Pull each line holding "longest" out of the entries below.

+++++

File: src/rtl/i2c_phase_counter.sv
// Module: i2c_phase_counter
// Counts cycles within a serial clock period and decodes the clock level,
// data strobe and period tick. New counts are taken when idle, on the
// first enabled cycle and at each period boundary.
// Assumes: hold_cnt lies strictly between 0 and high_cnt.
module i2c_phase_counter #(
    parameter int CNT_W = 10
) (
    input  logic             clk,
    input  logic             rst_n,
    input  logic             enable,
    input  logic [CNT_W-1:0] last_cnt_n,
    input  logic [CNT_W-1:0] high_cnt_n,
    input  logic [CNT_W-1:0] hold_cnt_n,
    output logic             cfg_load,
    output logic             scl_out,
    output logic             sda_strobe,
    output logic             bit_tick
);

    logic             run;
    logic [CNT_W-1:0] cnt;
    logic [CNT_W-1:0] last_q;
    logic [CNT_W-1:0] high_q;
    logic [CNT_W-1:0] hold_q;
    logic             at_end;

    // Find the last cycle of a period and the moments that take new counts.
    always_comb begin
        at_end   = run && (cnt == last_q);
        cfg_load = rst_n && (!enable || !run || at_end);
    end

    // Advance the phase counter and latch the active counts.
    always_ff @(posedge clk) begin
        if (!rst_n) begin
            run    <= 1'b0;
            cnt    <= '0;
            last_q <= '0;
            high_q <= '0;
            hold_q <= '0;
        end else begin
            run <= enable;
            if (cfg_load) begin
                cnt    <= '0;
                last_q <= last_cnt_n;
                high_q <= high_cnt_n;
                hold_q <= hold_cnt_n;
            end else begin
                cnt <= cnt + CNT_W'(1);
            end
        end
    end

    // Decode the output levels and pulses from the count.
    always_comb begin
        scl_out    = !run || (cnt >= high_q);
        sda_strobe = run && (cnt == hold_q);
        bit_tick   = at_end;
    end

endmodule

+++++

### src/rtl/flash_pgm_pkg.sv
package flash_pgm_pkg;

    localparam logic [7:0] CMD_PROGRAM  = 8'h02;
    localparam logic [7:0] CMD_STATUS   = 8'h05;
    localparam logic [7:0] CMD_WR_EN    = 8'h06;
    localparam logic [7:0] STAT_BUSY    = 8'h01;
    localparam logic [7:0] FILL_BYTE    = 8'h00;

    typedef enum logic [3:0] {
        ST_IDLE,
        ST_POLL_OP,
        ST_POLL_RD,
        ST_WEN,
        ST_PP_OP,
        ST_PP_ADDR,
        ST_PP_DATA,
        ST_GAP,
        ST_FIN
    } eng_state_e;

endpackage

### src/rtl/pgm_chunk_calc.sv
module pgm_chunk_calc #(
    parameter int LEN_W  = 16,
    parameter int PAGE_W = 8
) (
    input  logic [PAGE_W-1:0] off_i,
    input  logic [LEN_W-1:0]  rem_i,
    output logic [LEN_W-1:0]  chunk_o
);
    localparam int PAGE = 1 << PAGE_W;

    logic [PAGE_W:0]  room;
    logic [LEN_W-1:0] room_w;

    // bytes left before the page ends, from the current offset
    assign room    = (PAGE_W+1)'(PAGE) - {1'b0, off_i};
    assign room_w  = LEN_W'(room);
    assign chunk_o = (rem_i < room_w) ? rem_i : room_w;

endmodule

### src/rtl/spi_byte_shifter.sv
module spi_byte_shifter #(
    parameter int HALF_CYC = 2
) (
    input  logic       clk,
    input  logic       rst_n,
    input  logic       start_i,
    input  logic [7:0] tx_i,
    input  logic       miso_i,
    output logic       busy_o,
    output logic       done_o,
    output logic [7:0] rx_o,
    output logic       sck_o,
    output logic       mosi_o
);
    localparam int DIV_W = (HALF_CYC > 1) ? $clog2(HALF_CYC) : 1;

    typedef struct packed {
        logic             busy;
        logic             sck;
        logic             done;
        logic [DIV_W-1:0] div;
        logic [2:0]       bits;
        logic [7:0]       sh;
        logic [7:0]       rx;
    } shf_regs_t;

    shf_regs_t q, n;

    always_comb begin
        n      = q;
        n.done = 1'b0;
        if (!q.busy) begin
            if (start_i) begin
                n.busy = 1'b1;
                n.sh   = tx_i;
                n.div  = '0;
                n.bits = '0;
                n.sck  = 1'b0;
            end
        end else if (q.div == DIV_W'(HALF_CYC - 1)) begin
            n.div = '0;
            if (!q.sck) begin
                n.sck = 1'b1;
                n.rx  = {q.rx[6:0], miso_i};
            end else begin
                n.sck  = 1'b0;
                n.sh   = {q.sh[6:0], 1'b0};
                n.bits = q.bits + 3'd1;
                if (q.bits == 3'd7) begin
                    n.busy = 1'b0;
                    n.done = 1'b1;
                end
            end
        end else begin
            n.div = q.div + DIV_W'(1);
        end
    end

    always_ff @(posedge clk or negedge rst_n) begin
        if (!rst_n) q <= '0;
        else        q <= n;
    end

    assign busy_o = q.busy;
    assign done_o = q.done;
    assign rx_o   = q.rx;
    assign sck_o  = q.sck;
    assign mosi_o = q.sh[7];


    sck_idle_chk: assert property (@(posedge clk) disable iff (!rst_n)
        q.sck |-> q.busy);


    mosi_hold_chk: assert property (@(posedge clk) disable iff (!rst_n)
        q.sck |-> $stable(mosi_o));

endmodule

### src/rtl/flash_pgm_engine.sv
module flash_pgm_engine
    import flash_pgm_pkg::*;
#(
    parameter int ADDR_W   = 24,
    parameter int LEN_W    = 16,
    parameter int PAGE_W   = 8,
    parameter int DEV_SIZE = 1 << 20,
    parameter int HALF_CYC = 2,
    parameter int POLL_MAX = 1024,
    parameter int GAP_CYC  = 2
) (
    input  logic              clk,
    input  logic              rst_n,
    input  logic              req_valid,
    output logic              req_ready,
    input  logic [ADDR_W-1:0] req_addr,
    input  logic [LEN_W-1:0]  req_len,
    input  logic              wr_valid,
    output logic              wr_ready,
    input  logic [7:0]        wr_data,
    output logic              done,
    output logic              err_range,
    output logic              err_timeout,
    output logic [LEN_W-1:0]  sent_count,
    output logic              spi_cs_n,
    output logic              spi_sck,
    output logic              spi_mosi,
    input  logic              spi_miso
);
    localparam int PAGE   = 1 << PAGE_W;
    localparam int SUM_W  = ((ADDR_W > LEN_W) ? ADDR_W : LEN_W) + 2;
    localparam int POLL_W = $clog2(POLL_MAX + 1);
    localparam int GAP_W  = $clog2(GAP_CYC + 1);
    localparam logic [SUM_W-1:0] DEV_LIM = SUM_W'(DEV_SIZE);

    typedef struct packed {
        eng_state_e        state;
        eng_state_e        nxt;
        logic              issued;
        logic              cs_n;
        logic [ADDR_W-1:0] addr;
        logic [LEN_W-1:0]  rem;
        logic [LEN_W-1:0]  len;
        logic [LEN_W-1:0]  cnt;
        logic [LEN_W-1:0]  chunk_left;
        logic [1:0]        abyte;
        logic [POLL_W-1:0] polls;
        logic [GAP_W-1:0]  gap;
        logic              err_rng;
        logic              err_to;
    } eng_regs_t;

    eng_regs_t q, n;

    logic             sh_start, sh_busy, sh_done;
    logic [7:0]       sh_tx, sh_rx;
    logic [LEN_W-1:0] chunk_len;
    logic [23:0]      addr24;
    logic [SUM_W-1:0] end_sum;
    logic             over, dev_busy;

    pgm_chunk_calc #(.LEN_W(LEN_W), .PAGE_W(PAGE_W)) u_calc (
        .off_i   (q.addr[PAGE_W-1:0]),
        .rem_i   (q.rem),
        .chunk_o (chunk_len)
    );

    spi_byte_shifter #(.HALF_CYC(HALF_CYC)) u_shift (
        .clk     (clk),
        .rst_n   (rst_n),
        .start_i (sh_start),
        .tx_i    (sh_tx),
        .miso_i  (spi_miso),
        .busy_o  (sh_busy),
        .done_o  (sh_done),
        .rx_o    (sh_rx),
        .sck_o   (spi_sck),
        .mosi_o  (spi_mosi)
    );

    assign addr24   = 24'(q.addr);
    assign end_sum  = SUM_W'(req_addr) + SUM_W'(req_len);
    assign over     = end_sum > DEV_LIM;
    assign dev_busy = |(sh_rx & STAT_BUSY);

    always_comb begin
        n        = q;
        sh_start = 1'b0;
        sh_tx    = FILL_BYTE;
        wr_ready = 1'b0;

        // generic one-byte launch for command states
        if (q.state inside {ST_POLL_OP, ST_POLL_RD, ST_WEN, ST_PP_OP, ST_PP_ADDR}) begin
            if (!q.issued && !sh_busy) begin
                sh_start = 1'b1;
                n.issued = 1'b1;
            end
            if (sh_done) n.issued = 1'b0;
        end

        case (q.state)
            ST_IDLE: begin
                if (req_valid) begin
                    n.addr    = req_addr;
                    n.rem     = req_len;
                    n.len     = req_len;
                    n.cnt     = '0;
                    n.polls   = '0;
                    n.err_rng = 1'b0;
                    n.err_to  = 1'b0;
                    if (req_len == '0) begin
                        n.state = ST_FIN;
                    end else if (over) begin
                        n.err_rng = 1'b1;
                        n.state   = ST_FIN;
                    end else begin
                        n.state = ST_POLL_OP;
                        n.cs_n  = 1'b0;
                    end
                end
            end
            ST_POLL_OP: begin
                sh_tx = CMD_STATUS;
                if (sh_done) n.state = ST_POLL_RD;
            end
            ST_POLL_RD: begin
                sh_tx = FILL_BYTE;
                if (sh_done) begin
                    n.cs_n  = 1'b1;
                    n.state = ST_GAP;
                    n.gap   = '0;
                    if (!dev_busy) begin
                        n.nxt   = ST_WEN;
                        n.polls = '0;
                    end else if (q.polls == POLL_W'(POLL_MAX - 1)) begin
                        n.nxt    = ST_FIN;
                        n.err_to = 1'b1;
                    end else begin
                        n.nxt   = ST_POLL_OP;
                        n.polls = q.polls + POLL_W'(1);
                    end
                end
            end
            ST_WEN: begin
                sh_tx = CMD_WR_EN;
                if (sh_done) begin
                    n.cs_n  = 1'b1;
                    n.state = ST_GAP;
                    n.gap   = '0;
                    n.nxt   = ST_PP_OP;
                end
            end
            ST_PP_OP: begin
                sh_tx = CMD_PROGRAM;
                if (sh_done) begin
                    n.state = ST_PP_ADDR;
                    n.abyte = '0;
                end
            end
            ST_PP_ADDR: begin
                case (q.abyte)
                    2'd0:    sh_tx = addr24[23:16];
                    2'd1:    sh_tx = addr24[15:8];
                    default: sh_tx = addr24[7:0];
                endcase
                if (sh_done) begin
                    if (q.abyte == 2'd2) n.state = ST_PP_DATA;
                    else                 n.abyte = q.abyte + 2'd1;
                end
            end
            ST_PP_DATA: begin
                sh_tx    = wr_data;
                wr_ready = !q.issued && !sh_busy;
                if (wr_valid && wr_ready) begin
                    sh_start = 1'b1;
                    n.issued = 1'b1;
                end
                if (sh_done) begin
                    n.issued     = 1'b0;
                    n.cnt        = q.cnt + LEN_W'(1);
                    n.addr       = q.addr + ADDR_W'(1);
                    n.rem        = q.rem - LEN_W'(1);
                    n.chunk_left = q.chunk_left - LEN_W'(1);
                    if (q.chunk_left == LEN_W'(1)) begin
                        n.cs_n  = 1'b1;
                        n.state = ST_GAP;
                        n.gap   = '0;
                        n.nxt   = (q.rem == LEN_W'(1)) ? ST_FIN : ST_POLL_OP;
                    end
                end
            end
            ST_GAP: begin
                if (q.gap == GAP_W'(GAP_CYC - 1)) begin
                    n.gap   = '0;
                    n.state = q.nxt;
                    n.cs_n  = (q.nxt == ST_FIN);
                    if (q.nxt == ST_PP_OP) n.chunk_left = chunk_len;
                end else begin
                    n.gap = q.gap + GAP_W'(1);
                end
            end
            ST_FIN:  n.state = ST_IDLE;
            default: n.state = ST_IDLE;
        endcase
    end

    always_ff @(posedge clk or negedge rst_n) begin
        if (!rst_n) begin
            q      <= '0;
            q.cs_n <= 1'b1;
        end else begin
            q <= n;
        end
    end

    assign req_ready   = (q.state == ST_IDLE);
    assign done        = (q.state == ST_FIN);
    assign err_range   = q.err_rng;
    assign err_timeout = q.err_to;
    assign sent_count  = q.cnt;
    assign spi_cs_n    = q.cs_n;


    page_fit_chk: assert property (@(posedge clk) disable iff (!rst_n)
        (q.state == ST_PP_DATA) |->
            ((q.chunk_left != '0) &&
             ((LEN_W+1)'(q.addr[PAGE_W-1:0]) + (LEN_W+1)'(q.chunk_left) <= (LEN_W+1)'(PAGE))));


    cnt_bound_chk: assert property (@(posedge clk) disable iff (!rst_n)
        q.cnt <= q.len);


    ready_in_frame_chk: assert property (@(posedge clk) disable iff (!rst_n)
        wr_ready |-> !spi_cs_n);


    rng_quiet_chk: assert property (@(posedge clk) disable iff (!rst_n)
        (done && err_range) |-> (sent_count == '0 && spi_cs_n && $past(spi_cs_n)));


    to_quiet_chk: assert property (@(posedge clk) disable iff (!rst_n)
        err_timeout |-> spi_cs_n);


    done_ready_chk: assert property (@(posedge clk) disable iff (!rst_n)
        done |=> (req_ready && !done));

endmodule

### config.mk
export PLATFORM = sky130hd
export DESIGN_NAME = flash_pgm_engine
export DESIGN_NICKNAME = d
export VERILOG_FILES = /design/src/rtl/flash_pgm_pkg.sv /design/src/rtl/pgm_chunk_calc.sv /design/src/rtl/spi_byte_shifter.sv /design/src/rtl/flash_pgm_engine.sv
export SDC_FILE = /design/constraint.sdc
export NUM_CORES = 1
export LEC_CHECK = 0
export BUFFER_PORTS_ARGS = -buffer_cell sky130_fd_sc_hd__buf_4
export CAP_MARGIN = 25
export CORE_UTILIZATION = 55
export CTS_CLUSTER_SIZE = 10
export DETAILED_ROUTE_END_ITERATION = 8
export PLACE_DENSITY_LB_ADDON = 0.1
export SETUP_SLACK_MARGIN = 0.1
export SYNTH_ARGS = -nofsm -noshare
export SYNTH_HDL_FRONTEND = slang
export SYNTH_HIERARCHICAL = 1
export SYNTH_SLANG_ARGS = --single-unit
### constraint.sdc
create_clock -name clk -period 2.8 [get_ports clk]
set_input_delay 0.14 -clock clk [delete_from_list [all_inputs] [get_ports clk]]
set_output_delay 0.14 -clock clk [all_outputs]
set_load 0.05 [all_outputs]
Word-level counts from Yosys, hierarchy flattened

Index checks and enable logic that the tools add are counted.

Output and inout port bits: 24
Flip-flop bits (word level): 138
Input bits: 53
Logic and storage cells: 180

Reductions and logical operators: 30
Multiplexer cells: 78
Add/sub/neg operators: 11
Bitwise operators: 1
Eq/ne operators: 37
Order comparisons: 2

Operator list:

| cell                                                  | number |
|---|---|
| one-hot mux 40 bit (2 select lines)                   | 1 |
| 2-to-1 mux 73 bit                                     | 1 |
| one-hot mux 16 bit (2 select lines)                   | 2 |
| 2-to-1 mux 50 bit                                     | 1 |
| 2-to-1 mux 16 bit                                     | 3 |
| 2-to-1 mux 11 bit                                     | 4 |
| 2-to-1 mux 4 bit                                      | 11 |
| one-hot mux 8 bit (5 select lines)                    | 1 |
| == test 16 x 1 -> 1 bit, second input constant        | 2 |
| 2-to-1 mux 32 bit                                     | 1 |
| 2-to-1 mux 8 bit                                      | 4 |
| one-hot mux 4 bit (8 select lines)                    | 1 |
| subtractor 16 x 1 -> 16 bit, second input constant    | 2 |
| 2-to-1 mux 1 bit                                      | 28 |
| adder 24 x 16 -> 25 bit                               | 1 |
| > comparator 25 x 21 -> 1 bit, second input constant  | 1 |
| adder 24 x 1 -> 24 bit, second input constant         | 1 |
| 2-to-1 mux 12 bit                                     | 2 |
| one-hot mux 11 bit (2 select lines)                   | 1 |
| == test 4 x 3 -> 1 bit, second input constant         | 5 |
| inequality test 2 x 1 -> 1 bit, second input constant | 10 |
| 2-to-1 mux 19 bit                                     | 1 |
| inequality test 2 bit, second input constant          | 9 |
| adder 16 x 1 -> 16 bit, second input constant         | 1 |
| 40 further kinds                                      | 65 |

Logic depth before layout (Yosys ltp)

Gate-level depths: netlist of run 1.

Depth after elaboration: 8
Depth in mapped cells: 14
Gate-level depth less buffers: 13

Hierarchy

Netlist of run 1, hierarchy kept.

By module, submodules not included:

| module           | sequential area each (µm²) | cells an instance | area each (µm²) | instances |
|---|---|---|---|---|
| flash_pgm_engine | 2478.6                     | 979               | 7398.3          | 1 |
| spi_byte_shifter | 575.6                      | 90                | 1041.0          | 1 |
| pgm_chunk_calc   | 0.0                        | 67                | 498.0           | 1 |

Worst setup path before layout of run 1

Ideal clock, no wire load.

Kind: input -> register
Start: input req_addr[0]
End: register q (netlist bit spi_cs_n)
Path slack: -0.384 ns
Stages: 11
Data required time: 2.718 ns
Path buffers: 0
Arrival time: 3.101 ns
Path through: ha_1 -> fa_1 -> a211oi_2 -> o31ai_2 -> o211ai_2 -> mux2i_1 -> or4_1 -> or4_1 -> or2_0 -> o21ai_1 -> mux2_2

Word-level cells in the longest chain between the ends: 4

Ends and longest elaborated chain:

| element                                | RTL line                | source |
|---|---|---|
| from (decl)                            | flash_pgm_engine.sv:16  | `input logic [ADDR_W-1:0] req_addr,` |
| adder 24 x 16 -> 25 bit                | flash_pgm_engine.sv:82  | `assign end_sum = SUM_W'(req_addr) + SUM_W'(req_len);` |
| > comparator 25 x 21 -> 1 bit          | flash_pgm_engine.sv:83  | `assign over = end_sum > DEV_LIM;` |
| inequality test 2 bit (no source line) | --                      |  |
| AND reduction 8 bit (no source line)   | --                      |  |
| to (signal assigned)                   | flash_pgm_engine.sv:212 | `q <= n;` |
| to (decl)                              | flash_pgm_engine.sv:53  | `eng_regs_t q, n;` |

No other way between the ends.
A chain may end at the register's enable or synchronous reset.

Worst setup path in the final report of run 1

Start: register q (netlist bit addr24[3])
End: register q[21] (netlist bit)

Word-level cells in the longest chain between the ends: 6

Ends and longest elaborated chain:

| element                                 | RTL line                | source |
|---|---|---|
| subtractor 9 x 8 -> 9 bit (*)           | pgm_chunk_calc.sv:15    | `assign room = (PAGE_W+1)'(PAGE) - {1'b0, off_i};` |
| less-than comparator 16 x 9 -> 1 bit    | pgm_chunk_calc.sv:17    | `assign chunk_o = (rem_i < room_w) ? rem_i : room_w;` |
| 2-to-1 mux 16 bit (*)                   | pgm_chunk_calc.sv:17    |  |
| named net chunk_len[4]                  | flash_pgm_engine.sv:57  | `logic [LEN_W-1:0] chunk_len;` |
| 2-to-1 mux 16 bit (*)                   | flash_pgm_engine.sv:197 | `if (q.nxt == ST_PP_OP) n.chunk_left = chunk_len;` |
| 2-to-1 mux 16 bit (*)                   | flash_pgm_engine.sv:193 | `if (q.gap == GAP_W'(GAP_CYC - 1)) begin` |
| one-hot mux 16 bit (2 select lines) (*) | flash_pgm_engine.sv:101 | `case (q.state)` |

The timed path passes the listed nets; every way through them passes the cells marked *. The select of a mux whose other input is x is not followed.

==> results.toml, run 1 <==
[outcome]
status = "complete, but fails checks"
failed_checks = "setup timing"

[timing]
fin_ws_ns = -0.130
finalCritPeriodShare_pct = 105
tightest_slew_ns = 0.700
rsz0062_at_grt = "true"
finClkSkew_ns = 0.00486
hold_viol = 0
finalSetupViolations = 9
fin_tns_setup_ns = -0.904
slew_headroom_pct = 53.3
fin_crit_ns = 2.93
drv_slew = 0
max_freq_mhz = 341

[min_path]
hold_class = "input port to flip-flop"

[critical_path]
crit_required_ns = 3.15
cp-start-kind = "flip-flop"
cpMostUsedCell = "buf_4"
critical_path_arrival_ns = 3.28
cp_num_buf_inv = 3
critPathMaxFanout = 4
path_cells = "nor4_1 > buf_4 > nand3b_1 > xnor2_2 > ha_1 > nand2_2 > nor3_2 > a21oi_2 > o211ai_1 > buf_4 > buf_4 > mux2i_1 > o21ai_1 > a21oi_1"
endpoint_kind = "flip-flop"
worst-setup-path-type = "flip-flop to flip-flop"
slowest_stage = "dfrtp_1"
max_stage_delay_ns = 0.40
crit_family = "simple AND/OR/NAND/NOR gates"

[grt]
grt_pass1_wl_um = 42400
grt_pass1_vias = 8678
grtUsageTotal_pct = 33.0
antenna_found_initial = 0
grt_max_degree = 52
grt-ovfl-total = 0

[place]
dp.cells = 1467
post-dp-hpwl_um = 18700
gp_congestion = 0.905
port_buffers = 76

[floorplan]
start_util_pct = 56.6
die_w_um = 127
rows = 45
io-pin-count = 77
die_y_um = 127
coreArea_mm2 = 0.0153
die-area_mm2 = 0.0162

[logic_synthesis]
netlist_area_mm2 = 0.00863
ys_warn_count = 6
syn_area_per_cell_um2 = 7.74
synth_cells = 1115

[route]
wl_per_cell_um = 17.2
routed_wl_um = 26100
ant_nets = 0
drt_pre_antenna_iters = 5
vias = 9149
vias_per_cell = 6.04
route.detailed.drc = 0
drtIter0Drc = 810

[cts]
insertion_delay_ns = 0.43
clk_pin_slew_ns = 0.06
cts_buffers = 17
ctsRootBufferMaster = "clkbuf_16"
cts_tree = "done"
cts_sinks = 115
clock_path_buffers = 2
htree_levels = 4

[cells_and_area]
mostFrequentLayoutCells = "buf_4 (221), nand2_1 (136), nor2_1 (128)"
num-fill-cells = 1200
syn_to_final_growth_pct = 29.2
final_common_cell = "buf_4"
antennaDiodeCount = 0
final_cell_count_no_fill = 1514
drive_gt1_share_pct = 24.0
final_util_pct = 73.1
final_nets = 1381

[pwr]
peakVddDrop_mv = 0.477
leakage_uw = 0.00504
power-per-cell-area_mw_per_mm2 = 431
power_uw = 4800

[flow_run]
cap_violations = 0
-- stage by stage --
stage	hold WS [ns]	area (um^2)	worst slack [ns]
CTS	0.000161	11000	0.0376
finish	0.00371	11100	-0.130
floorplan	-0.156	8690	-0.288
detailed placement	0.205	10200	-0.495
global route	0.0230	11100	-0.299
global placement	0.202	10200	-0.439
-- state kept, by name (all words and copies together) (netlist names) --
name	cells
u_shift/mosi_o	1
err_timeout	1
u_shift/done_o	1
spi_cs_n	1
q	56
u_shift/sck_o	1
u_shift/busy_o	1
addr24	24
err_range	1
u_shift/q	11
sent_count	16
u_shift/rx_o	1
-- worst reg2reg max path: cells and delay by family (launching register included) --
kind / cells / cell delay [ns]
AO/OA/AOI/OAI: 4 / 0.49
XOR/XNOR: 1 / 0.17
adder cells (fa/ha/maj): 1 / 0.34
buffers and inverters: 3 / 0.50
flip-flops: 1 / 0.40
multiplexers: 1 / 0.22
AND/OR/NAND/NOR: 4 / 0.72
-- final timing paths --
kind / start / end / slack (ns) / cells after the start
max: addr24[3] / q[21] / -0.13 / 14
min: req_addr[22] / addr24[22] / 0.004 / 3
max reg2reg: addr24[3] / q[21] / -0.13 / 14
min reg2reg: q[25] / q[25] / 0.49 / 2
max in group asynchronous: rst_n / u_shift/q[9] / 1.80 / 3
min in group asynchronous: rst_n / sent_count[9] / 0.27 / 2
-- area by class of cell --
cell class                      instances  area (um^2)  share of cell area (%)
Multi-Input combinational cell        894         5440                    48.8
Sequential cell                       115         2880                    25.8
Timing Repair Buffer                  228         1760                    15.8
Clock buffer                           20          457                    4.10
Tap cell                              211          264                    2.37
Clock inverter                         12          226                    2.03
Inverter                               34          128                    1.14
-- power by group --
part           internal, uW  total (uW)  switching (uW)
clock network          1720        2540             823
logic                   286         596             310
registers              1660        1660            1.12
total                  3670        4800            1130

+++++

# ANSWER FOR THE TASK
Word-level cells in the longest chain between the ends: 4
Ends and longest elaborated chain:
Word-level cells in the longest chain between the ends: 6
Ends and longest elaborated chain:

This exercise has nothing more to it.